Batched SVGP - Research Notebook

Batched SVGP — the main reason you’d use one¶

The first notebook in this series built the standard SVGP scaffold on $N = 500$ observations. That’s small enough that every optimiser step used the full dataset. The whole point of SVGP, though, is to scale — and the mechanism is mini-batch training against an unbiased ELBO estimator.

This notebook stays inside the exact same pyrox + optax scaffold as notebook 1, flips one switch — replace the full dataset in each gradient step with a randomly sampled mini-batch — and shows the consequence on wallclock, convergence, and the final posterior.

Why SVGP mini-batches at all¶

The ELBO decomposes additively over data¶

Every SVGP ELBO (Gaussian or otherwise) has the structure

\mathcal{L} = \underbrace{\sum_{n=1}^{N} \mathbb{E}_{q(f_n)}\!\bigl[\log p(y_n \mid f_n)\bigr]}_{\text{ELL — sum over data}} \;-\; \underbrace{\mathrm{KL}\bigl(q(u) \;\|\; p(u)\bigr)}_{\text{fixed, cost } \mathcal{O}(M^3)}.

((1))

The first term is a sum over independent data points.

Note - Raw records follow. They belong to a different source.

$ cat src/flat_wrapper.sv
// flat-port wrapper written by rule: the top's interface ports become plain ports
module fptd_decode_scheduler_flat 
#(
    parameter int FL  = 104,
    parameter int ITW = 6,
    parameter int ECW = 7,
    parameter int ACW = 32
)
  (Clock, Reset, bus_Start, bus_Num_Iter, bus_Flood_Mode, bus_Early_Stop_En, bus_Stats_Clear, bus_Hard_Dec, bus_b1_error, bus_nClear, bus_Enable_Odd, bus_Enable_Even, bus_Enable_Term, bus_Enable_Error_Counter, bus_Busy, bus_Done, bus_Iter_Used, bus_Error_Count, bus_Early_Stopped, bus_Total_Bit_Errors, bus_Total_Frame_Errors);
  fptd_decode_scheduler_if #(.FL(FL), .ITW(ITW), .ECW(ECW), .ACW(ACW)) bus_i ();
  input  logic Clock;
  input  logic Reset;
  input wire logic [$bits(bus_i.Start)-1:0] bus_Start;
  input wire logic [$bits(bus_i.Num_Iter)-1:0] bus_Num_Iter;
  input wire logic [$bits(bus_i.Flood_Mode)-1:0] bus_Flood_Mode;
  input wire logic [$bits(bus_i.Early_Stop_En)-1:0] bus_Early_Stop_En;
  input wire logic [$bits(bus_i.Stats_Clear)-1:0] bus_Stats_Clear;
  input wire logic [$bits(bus_i.Hard_Dec)-1:0] bus_Hard_Dec;
  input wire logic [$bits(bus_i.b1_error)-1:0] bus_b1_error;
  output wire logic [$bits(bus_i.nClear)-1:0] bus_nClear;
  output wire logic [$bits(bus_i.Enable_Odd)-1:0] bus_Enable_Odd;
  output wire logic [$bits(bus_i.Enable_Even)-1:0] bus_Enable_Even;
  output wire logic [$bits(bus_i.Enable_Term)-1:0] bus_Enable_Term;
  output wire logic [$bits(bus_i.Enable_Error_Counter)-1:0] bus_Enable_Error_Counter;
  output wire logic [$bits(bus_i.Busy)-1:0] bus_Busy;
  output wire logic [$bits(bus_i.Done)-1:0] bus_Done;
  output wire logic [$bits(bus_i.Iter_Used)-1:0] bus_Iter_Used;
  output wire logic [$bits(bus_i.Error_Count)-1:0] bus_Error_Count;
  output wire logic [$bits(bus_i.Early_Stopped)-1:0] bus_Early_Stopped;
  output wire logic [$bits(bus_i.Total_Bit_Errors)-1:0] bus_Total_Bit_Errors;
  output wire logic [$bits(bus_i.Total_Frame_Errors)-1:0] bus_Total_Frame_Errors;
  assign bus_i.Start = bus_Start;
  assign bus_i.Num_Iter = bus_Num_Iter;
  assign bus_i.Flood_Mode = bus_Flood_Mode;
  assign bus_i.Early_Stop_En = bus_Early_Stop_En;
  assign bus_i.Stats_Clear = bus_Stats_Clear;
  assign bus_i.Hard_Dec = bus_Hard_Dec;
  assign bus_i.b1_error = bus_b1_error;
  assign bus_nClear = bus_i.nClear;
  assign bus_Enable_Odd = bus_i.Enable_Odd;
  assign bus_Enable_Even = bus_i.Enable_Even;
  assign bus_Enable_Term = bus_i.Enable_Term;
  assign bus_Enable_Error_Counter = bus_i.Enable_Error_Counter;
  assign bus_Busy = bus_i.Busy;
  assign bus_Done = bus_i.Done;
  assign bus_Iter_Used = bus_i.Iter_Used;
  assign bus_Error_Count = bus_i.Error_Count;
  assign bus_Early_Stopped = bus_i.Early_Stopped;
  assign bus_Total_Bit_Errors = bus_i.Total_Bit_Errors;
  assign bus_Total_Frame_Errors = bus_i.Total_Frame_Errors;
  fptd_decode_scheduler #(.FL(FL), .ITW(ITW), .ECW(ECW), .ACW(ACW)) u_core (.Clock(Clock), .Reset(Reset), .bus(bus_i));
endmodule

So if we pick a uniform random subset $\mathcal{B} \subset \{1, \dots, N\}$ of size $B$ , then the unbiased mini-batch ELBO is

\tilde{\mathcal{L}}(\mathcal{B}) = \frac{N}{B}\sum_{n \in \mathcal{B}} \mathbb{E}_{q(f_n)}\!\bigl[\log p(y_n \mid f_n)\bigr] \;-\; \mathrm{KL}\bigl(q(u) \;\|\; p(u)\bigr),

((2))

with $\mathbb{E}_\mathcal{B}[\tilde{\mathcal{L}}] = \mathcal{L}$ . Stochastic gradients of $\tilde{\mathcal{L}}$ are unbiased estimates of the gradients of $\mathcal{L}$ , and optax.adam handles the variance.

Cost per step¶

For a single SVGP ELBO evaluation, the dominant terms are

$\mathcal{O}(B M^2)$ for the cross-covariance $K_{xZ}$ and the predictive contraction.
$\mathcal{O}(M^3)$ for the inducing-prior Cholesky (shared across all batches in a step, not scaling with $B$ ).

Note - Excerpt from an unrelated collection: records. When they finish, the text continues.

**config.mk**
```make
export PLATFORM = sky130hd
export DESIGN_NAME = noc_inject_buffer
export DESIGN_NICKNAME = d
export VERILOG_FILES = /design/src/rtl/noc_pkg.sv /design/src/rtl/noc_sync_fifo.sv /design/src/rtl/noc_inject_buffer.sv
export SDC_FILE = /design/constraint.sdc
export NUM_CORES = 1
export LEC_CHECK = 0
export CAP_MARGIN = 20
export CORE_MARGIN = 4
export CORE_UTILIZATION = 37
export DETAILED_ROUTE_END_ITERATION = 10
export GPL_TIMING_DRIVEN = 0
export SYNTH_ARGS = -nofsm -noshare
export SYNTH_HDL_FRONTEND = slang
export SYNTH_SLANG_ARGS = --single-unit
```
**constraint.sdc**
```tcl
create_clock -name clk -period 2.6 [get_ports clk]
set_input_delay 0.26 -clock clk [delete_from_list [all_inputs] [get_ports clk]]
set_output_delay 0.26 -clock clk [all_outputs]
set_load 0.02 [all_outputs]
```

Full-batch cost is $\mathcal{O}(N M^2 + M^3)$ . Mini-batch cost is $\mathcal{O}(B M^2 + M^3)$ . Once $N \gg B$ the speedup approaches $N / B$ — the point of the exercise.

What doesn’t change¶

The KL term, the inducing inputs, the variational Cholesky — they all sit on the “model side” of the ELBO and are identical to the full-batch version. The only bookkeeping is (i) scale the ELL by $N / B$ , (ii) sample a different batch each step.

Setup¶

import time

import equinox as eqx
import jax
import jax.numpy as jnp
import jax.random as jr
import matplotlib.pyplot as plt
import optax
from jaxtyping import Array, Float

from pyrox.gp import (
    GaussianLikelihood,
    Kernel,
    SparseGPPrior,
    WhitenedGuide,
    svgp_elbo,
)
from pyrox.gp._src.kernels import rbf_kernel

jax.config.update("jax_enable_x64", True)

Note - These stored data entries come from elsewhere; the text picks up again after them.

--- src/rtl/pc_pkg.sv ---
// Shared program-counter definitions for the instruction-fetch stage.
// Provides the default PC width, the default reset vector and the PC type.
package pc_pkg;

    localparam int           PC_WIDTH        = 32;
    localparam logic [31:0]  PC_RESET_VECTOR = 32'h0000_0000;

    typedef logic [PC_WIDTH-1:0] pc_t;

endpackage : pc_pkg

--- src/rtl/pc_reg_dff_ar_en.sv ---
// dff_ar_en: parameterised D flip-flop bank with an asynchronous active-low
// reset to a fixed value and a synchronous clock enable.
module dff_ar_en #(
    parameter int               WIDTH     = 1,
    parameter logic [WIDTH-1:0] RESET_VAL = '0
) (
    input  logic             clk,
    input  logic             rst_n,
    input  logic             i_en,
    input  logic [WIDTH-1:0] i_d,
    output logic [WIDTH-1:0] o_q
);

    logic [WIDTH-1:0] r_q;

    // Async reset to RESET_VAL; otherwise capture i_d on enabled rising edges.
    always_ff @(posedge clk or negedge rst_n) begin
        if (!rst_n) begin
            r_q <= RESET_VAL;
        end else if (i_en) begin
            // NOTE: non-blocking assignment so every flop samples pre-edge values;
            // a blocking '=' here would create order-dependent simulation races.
            r_q <= i_d;
        end
    end

    // Output comes straight from the flops: no combinational path from i_d.
    assign o_q = r_q;

endmodule : dff_ar_en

/anaconda/lib/python3.13/site-packages/tqdm/auto.py:21: TqdmWarning: IProgress not found. Please update jupyter and ipywidgets. See https://ipywidgets.readthedocs.io/en/stable/user_install.html
  from .autonotebook import tqdm as notebook_tqdm

A bigger dataset¶

$N = 10\,000$ points drawn from a 2-D function with a sharp central feature and smoother tails — enough data that full-batch gradient steps start to feel sluggish, but small enough that we can still run the full-batch baseline as a correctness check.

def f_true(X: Float[Array, "N 2"]) -> Float[Array, " N"]:
    r2 = X[:, 0] ** 2 + X[:, 1] ** 2
    return jnp.sin(3.0 * X[:, 0]) * jnp.exp(-1.5 * r2) + 0.3 * X[:, 1]


key = jr.PRNGKey(0)
key, key_X, key_noise = jr.split(key, 3)
N = 10_000
X_train = jr.uniform(key_X, (N, 2), minval=-1.5, maxval=1.5)
noise_std = 0.1
y_train = f_true(X_train) + noise_std * jr.normal(key_noise, (N,))

# Evaluation grid for posterior comparison
G = 60
g = jnp.linspace(-1.5, 1.5, G)
X1g, X2g = jnp.meshgrid(g, g, indexing="xy")
X_grid = jnp.stack([X1g.ravel(), X2g.ravel()], axis=-1)
y_grid_true = f_true(X_grid).reshape(G, G)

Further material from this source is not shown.